Police profit and the Fourth Amendment

Topics: Rights
30 Oct 1994

From: "DG Ervan Darnell"


7/12/94 Eric wrote:
>7/12/94 Ervan wrote:
>> The Fourth Amendment is the same way. The first rule is that
>> the police cannot profit from depriving people of their rights
>> (working here with your saying you believed in the Fourth Amendment).
>> Your change would give them the chance to profit from it.
>
>Do the police "profit" from convicting a criminal in any more than
>a very abstract way (increased public support, etc.)? And you say above

At the time I replied that the profit the police take is not more
convictions but more personal profit in the form of corruption.

There was a piece tonight on "60 Minutes" that makes my case. The New
Orleans police department has the worst record of any big city in the
country for corrupt police officers and brutality complaints.

They interviewed one police officer who was in jail for bank robbery,
extortion, and various lesser offenses. He said (whatever little it's
worth) that corruption was systemic.

The police chief resigned in the face of allegations of corruption (within
the last couple of years). The second in command was fired by the new chief
for corruption. 80 officers have been fired in the last year (I think it
was a year) for corruption.

There was a case where a suspect was injured and taken to the hospital. 60
police officers showed up at the hospital to protest so that the suspect
could not be admitted. They took to him to the police station instead. He
turned up dead a day later. The police claimed it happened because fell
(which their autopsy confirmed). A justice department autopsy later showed
multiple blows to the head, teeth forced back into the skull, ruptured
testicles, and other injuries I have forgotten. No one has been prosecuted yet.
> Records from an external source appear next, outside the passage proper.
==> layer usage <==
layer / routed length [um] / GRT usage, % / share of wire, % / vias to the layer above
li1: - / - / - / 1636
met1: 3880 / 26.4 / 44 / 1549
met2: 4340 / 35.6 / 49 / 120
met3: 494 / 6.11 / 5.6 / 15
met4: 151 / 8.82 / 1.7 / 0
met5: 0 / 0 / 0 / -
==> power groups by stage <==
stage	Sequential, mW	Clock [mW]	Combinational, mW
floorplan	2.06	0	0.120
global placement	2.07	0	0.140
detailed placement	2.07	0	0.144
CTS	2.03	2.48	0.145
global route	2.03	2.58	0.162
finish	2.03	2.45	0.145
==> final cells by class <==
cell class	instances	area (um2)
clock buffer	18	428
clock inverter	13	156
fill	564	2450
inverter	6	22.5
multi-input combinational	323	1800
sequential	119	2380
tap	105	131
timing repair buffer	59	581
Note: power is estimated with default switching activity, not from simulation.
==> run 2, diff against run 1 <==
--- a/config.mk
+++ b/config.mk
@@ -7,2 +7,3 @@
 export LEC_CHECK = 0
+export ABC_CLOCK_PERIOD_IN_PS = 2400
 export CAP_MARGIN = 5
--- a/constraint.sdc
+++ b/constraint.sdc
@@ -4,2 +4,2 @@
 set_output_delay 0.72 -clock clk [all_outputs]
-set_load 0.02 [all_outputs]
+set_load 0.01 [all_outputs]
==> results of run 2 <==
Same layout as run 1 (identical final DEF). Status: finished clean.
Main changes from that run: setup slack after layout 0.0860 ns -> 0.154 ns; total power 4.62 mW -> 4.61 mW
**src/rtl/bus_addr_encoder.sv**
```systemverilog
// bus_addr_encoder: collects request pulses into sticky pending bits and serves them
// one at a time as a binary address with a valid/ready handshake. Requests that hit an
// already-pending slot are counted in a saturating drop counter.
// Optional build macro: BUS_ENC_ROUND_ROBIN_EN selects round-robin arbitration instead of
// fixed lowest-index-first priority.
module bus_addr_encoder #(
  parameter int N_REQ  = 8,
  parameter int ADDR_W = 4,
  parameter int CNT_W  = 8
) (
  input  logic              clk,
  input  logic              rst,
  input  logic [N_REQ-1:0]  req_i,
  output logic [ADDR_W-1:0] addr_o,
  output logic              valid_o,
  input  logic              ready_i,
  output logic [N_REQ-1:0]  pending_o,
  output logic [CNT_W-1:0]  drop_cnt_o
);

  localparam int SUM_W = CNT_W + ADDR_W + 1;

  typedef enum logic [0:0] {
    IDLE  = 1'b0,
    OFFER = 1'b1
  } state_t;

  state_t              state_q, state_d;
  logic [N_REQ-1:0]    pend_q, pend_d;
  logic [ADDR_W-1:0]   addr_q, addr_d;
  logic                valid_q, valid_d;
  logic [CNT_W-1:0]    drop_q, drop_d;

  logic                accept;
  logic [N_REQ-1:0]    clr;
  logic [N_REQ-1:0]    rem;
  logic [ADDR_W:0]     n_drop;

  // Number of set bits in a request vector; N_REQ <= 2**(ADDR_W-1) so ADDR_W+1 bits suffice.
  function automatic logic [ADDR_W:0] popcount(input logic [N_REQ-1:0] v);
    logic [ADDR_W:0] cnt;
    cnt = '0;
    for (int i = 0; i < N_REQ; i++) begin
      cnt = cnt + {{ADDR_W{1'b0}}, v[i]};
    end
    return cnt;
  endfunction

  // Saturating add of the drop increment; the counter sticks at all-ones.
  function automatic logic [CNT_W-1:0] sat_add(input logic [CNT_W-1:0] a,
                                               input logic [ADDR_W:0]  b);
    logic [SUM_W-1:0] s;
    s = SUM_W'(a) + SUM_W'(b);
    if (s > SUM_W'({CNT_W{1'b1}})) begin
      return {CNT_W{1'b1}};
    end
    return s[CNT_W-1:0];
  endfunction

`ifdef BUS_ENC_ROUND_ROBIN_EN
  logic [ADDR_W-1:0] rr_q, rr_d;

  // Round-robin pick: first set bit at or after start, wrapping N_REQ-1 -> 0.
  function automatic logic [ADDR_W-1:0] sel(input logic [N_REQ-1:0]  v,
                                            input logic [ADDR_W-1:0] start);
    logic [ADDR_W-1:0] r;
    int                idx;
    r = '0;
    for (int k = N_REQ - 1; k >= 0; k--) begin
      idx = (int'(start) + k) % N_REQ;
      if (v[idx]) r = ADDR_W'(idx);
    end
    return r;
  endfunction
`else
  // Fixed priority pick: lowest set index wins.
  function automatic logic [ADDR_W-1:0] sel(input logic [N_REQ-1:0] v);
    logic [ADDR_W-1:0] r;
    r = '0;
    for (int i = N_REQ - 1; i >= 0; i--) begin
      if (v[i]) r = ADDR_W'(i);
    end
    return r;
  endfunction
`endif

  // Handshake, pending-bit update and drop counting.
  always_comb begin
    accept = valid_q & ready_i;
    clr    = accept ? (N_REQ'(1) << addr_q) : '0;
    pend_d = (pend_q & ~clr) | req_i;
    rem    = pend_d & ~clr;
    n_drop = popcount(req_i & pend_q & ~clr);
    drop_d = sat_add(drop_q, n_drop);
  end

  // Next-state and address/valid selection; a new address is chosen only when loading.
  always_comb begin
    state_d = state_q;
    addr_d  = addr_q;
    valid_d = valid_q;
`ifdef BUS_ENC_ROUND_ROBIN_EN
    rr_d    = rr_q;
    if (accept) begin
      rr_d = (addr_q == ADDR_W'(N_REQ - 1)) ? '0 : addr_q + 1'b1;
    end
`endif
    case (state_q)
      IDLE: begin
        valid_d = 1'b0;
        if (pend_q != '0) begin
`ifdef BUS_ENC_ROUND_ROBIN_EN
          addr_d = sel(pend_q, rr_q);
`else
          addr_d = sel(pend_q);
`endif
          valid_d = 1'b1;
          state_d = OFFER;
        end
      end
      OFFER: begin
        if (accept) begin
          if (rem != '0) begin
`ifdef BUS_ENC_ROUND_ROBIN_EN
            addr_d = sel(rem, rr_d);
`else
            addr_d = sel(rem);
`endif
            valid_d = 1'b1;
          end else begin
            valid_d = 1'b0;
            state_d = IDLE;
          end
        end
      end
      default: begin
        state_d = IDLE;
        valid_d = 1'b0;
      end
    endcase
  end

  // State registers; reset wins over any handshake in the same cycle.
  always_ff @(posedge clk) begin
    if (rst) begin
      state_q <= IDLE;
      pend_q  <= '0;
      addr_q  <= '0;
      valid_q <= 1'b0;
      drop_q  <= '0;
    end else begin
      state_q <= state_d;
      pend_q  <= pend_d;
      addr_q  <= addr_d;
      valid_q <= valid_d;
      drop_q  <= drop_d;
    end
  end

`ifdef BUS_ENC_ROUND_ROBIN_EN
  // Round-robin search pointer.
  always_ff @(posedge clk) begin
    if (rst) begin
      rr_q <= '0;
    end else begin
      rr_q <= rr_d;
    end
  end
`endif

  assign addr_o     = addr_q;
  assign valid_o    = valid_q;
  assign pending_o  = pend_q;
  assign drop_cnt_o = drop_q;

endmodule

```
**config.mk**
```make
export PLATFORM = sky130hd
export DESIGN_NAME = bus_addr_encoder
export DESIGN_NICKNAME = d
export VERILOG_FILES = /design/src/rtl/bus_addr_encoder.sv
export SDC_FILE = /design/constraint.sdc
export NUM_CORES = 1
export LEC_CHECK = 0
export CAP_MARGIN = 20
export CORE_MARGIN = 1.5
export CORE_UTILIZATION = 35
export DETAILED_ROUTE_END_ITERATION = 10
export DONT_BUFFER_PORTS = 1
export PLACE_DENSITY = 0.53
export SETUP_SLACK_MARGIN = 0.05
export SLEW_MARGIN = 20
export SYNTH_ARGS = -nofsm -noshare
export SYNTH_HDL_FRONTEND = slang
export SYNTH_SLANG_ARGS = --single-unit
```
**constraint.sdc**
```tcl
create_clock -name clk -period 4.9 [get_ports clk]
set_input_delay 0.98 -clock clk [delete_from_list [all_inputs] [get_ports clk]]
set_output_delay 0.98 -clock clk [all_outputs]
set_load 0.1 [all_outputs]
```
# After elaboration in Yosys (flattened, before gate mapping)
# Cells that the tools add are included.
# word_totals
inputBits	11
register_bits	22
out_inout_bits	21
latch_bits	0
mem_bits_ro	0
mem_bits_rw	0
word_cells	59
n_memories	0
# classes
n_reduce_logical	3
n_bitwise	8
n_eq_ne	3
multipliers	0
mux	30
n_shift	1
order_cmp	1
n_addsub	8
div	0
# ops
op	count
$mux W4	17
$and A8 B8 Y8	4
$mux W8	3
$reduce_bool A8 Y1	2
$add A5 B1 Y5	3
$add A8 B5 Y9	1
$gt A9 B8 Y1 const B	1
$not A8 Y8	1
$or A8 B8 Y8	1
$pmux W4 S2	1
$shl A1 B4 Y8 const A	1
$mux W3	2
$add A4 B1 Y5	1
$mux W1	5
$add A3 B1 Y4	1
$ne A2 B1 Y1 const B	2
$pmux W1 S2	2
$add A2 B1 Y3	1
$reduce_and A3 Y1	1
$add A1 B1 Y2	1
$ne A2 B2 Y1 const B	1
$and A1 B1 Y1	1
$not A1 Y1	1

# Logic depth before layout (Yosys ltp)
# depth
depth_word	17
depth_mapped	17
mapped_depth_nobuf	16

# Worst setup path before layout
# Ideal clock, no wire load.
# synth_path
path_type	flip-flop to flip-flop
start	register valid_q, in the netlist valid_o
end	register drop_q[5], in the netlist drop_cnt_o[5]
n_path_buf	1
setup_time_ns	0.134
path_slack_ns	-0.062
t_arrival_ns	4.828
period_less_slack_ns	4.962
t_required_ns	4.766
path_stages_with_launch	18
cell_sequence	dfxtp_1 and4bb_1 buf_6 nand2_1 and3_1 fa_1 inv_1 fa_1 inv_1 fa_1 fa_1 inv_1 fa_1 nor2b_1 o21a_1 o211ai_1 and4_1 nor3_1
# synth_via
elab_chain_cells	15
# synth_lines
element	line_no	source
start, declared	31	logic valid_q, valid_d;
start signal, assigned	155	valid_q <= valid_d;
$and A1 B1 Y1 (*)	89	accept = valid_q & ready_i;
$mux W8 (*)	90	clr = accept ? (N_REQ'(1) << addr_q) : '0;
$not A8 Y8 (*)	93	n_drop = popcount(req_i & pend_q & ~clr);
$and A8 B8 Y8 (*)	93	
$add A1 B1 Y2	44	cnt = cnt + {{ADDR_W{1'b0}}, v[i]};
$add A2 B1 Y3	44	
$add A3 B1 Y4	44	
$add A4 B1 Y5	44	
$add A5 B1 Y5 (2 in series)	44	
$add A5 B1 Y5 (*)	44	
$add A8 B5 Y9 (*)	53	s = SUM_W'(a) + SUM_W'(b);
$gt A9 B8 Y1	54	if (s > SUM_W'({CNT_W{1'b1}})) begin
$mux W1	54	
$mux W8 (*)	57	return s[CNT_W-1:0];
end signal, assigned	156	drop_q <= drop_d;
end, declared	32	logic [CNT_W-1:0] drop_q, drop_d;
# Mark *: on every way between the ends. The rest lies on a longest branch, timed or not.
# A chain may end at the register's enable or synchronous reset.

# Worst setup path in the final report
# layout_path
start	input ready_i
end	register drop_q[6], in the netlist drop_cnt_o[6]
# layout_via
elab_chain_cells	15
# layout_lines
element	line_no	source
start, declared	16	input logic ready_i,
$and A1 B1 Y1 (*)	89	
$mux W8 (*)	90	
$not A8 Y8 (*)	93	
$and A8 B8 Y8 (*)	93	
$add A1 B1 Y2	44	
$add A2 B1 Y3	44	
$add A3 B1 Y4	44	
$add A4 B1 Y5	44	
$add A5 B1 Y5 (2 in series)	44	
$add A5 B1 Y5 (*)	44	
$add A8 B5 Y9 (*)	53	
$gt A9 B8 Y1	54	
$mux W1	54	
$mux W8 (*)	57	
# Marks and branches as above.
--- src/rtl/dpram_stream_pkg.sv ---
// dpram_stream_pkg
// Shared constants and types for the dual-port RAM stream reader:
//   FIFO_DEPTH - output buffer depth, which also bounds the reads outstanding
//   PTR_W      - FIFO pointer width
//   CNT_W      - FIFO occupancy counter width (must be able to represent "full")
//   state_e    - command FSM states
package dpram_stream_pkg;

  localparam int FIFO_DEPTH = 4;
  localparam int PTR_W      = $clog2(FIFO_DEPTH);

  // Occupancy runs 0..depth inclusive, so it needs one bit more than a pointer.
  function automatic int occ_width(input int depth);
    return $clog2(depth) + 1;
  endfunction

  localparam int CNT_W = occ_width(FIFO_DEPTH);

  typedef enum logic [1:0] {
    IDLE,
    ISSUE,
    DRAIN
  } state_e;

endpackage
**config.mk**
```make
export PLATFORM = sky130hd
export DESIGN_NAME = sprite_rom_arbiter
export DESIGN_NICKNAME = d
export VERILOG_FILES = /design/src/rtl/sprite_rom_arbiter.sv
export SDC_FILE = /design/constraint.sdc
export NUM_CORES = 1
export LEC_CHECK = 0
export BUFFER_PORTS_ARGS = -buffer_cell sky130_fd_sc_hd__clkbuf_2
export CAP_MARGIN = 20
export CORE_ASPECT_RATIO = 0.9
export CORE_MARGIN = 3
export CORE_UTILIZATION = 45
export CTS_BUF_LIST = sky130_fd_sc_hd__clkbuf_8 sky130_fd_sc_hd__clkbuf_16
export DETAILED_ROUTE_END_ITERATION = 8
export MAX_ROUTING_LAYER = met4
export PLACE_DENSITY_LB_ADDON = 0.05
export SKIP_LAST_GASP = 1
export SLEW_MARGIN = 40
export SYNTH_ARGS = -nofsm -noshare
export SYNTH_HDL_FRONTEND = slang
export SYNTH_SLANG_ARGS = --single-unit
```
**constraint.sdc**
```tcl
create_clock -name Clk -period 5.6 [get_ports Clk]
set_input_delay 0 -clock Clk [delete_from_list [all_inputs] [get_ports Clk]]
set_output_delay 0 -clock Clk [all_outputs]
set_load 0.005 [all_outputs]
```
There was another case where an unarmed man, who had been incorrectly
identified as a suspect, was shot point blank by the police in daylight with
multiple witnesses. No prosecutions of the officers yet.

Police officers are fighting (I mean physically fist fighting) each other
for the privilege of having the most drug infested neighborhoods to shake
down for their personal profit. Applying the protection racket to the legal
trade of the bars on Bourbon street also seems rampant.

This is the way in which the police profit and it is to avoid this sort of
situation for which we have the Fourth & Fifth amendment. Relaxing them (as
they are being ignored in New Orleans) leads to this sort of behavior
because it gives the police discretion which cannot be properly applied (or
contained). It would inevitably corrupt the best of us.